DATA EXCERPTS →
★ ★ ★ ★ ★
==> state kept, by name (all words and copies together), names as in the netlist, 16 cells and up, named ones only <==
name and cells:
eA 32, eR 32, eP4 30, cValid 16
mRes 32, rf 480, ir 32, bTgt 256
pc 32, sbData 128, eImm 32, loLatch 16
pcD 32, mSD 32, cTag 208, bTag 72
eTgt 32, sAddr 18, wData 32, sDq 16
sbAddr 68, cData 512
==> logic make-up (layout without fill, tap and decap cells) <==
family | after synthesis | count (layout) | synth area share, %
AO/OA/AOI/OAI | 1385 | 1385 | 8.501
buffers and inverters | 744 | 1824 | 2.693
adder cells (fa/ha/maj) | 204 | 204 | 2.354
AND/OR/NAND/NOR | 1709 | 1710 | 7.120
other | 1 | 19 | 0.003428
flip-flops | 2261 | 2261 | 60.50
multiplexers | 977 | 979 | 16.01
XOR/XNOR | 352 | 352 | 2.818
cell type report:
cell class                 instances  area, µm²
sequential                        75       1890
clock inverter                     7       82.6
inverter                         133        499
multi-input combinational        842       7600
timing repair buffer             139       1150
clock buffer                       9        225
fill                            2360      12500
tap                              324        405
Context: an optimization exercise on an open-source flow, tuned for small area and a short achievable clock period. The choices shown serve that exercise and are no tape-out recipe. In this exercise RTL edits were held to simulation tests only and were not proved equivalent to the original.

==> flow/design.v <==
module full_adder(output sum,
                  output carry_out,
                  input x,
                  input y,
                  input carry_in);
assign sum = x ^ y ^ carry_in;
assign carry_out = (x & y) | (x & carry_in) | (y & carry_in);
endmodule
module g_and2(output y, input a, input b);
assign y = a & b;
endmodule
module g_aoi21(output y, input a, input b, input c);
assign y = ~((a & b) | c);
endmodule
module g_inv(output y, input a);
assign y = ~a;
endmodule
module g_nand2(output y, input a, input b);
assign y = ~(a & b);
endmodule
module g_nor2(output y, input a, input b);
assign y = ~(a | b);
endmodule
module g_oai21(output y, input a, input b, input c);
assign y = ~((a | b) & c);
endmodule
module g_or2(output y, input a, input b);
assign y = a | b;
endmodule
module g_xnor2(output y, input a, input b);
assign y = ~(a ^ b);
endmodule
module g_xor2(output y, input a, input b);
assign y = a ^ b;
endmodule
module half_adder_n(output sum_n,
                    output carry_n,
                    input a_n,
                    input b_n);
xnor_n xs(sum_n, a_n, b_n);
or_n oc(carry_n, a_n, b_n);
endmodule
module xnor_n(output y, input a, input b);
assign y = ~(a ^ b);
endmodule
module or_n(output y, input a, input b);
assign y = a | b;
endmodule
★ ★ ★ ★ ★
TASK BRIEF →
Looking at the data above, give the number of lines that include "fill"; add nothing else.

EXERCISE RESPONSE →
2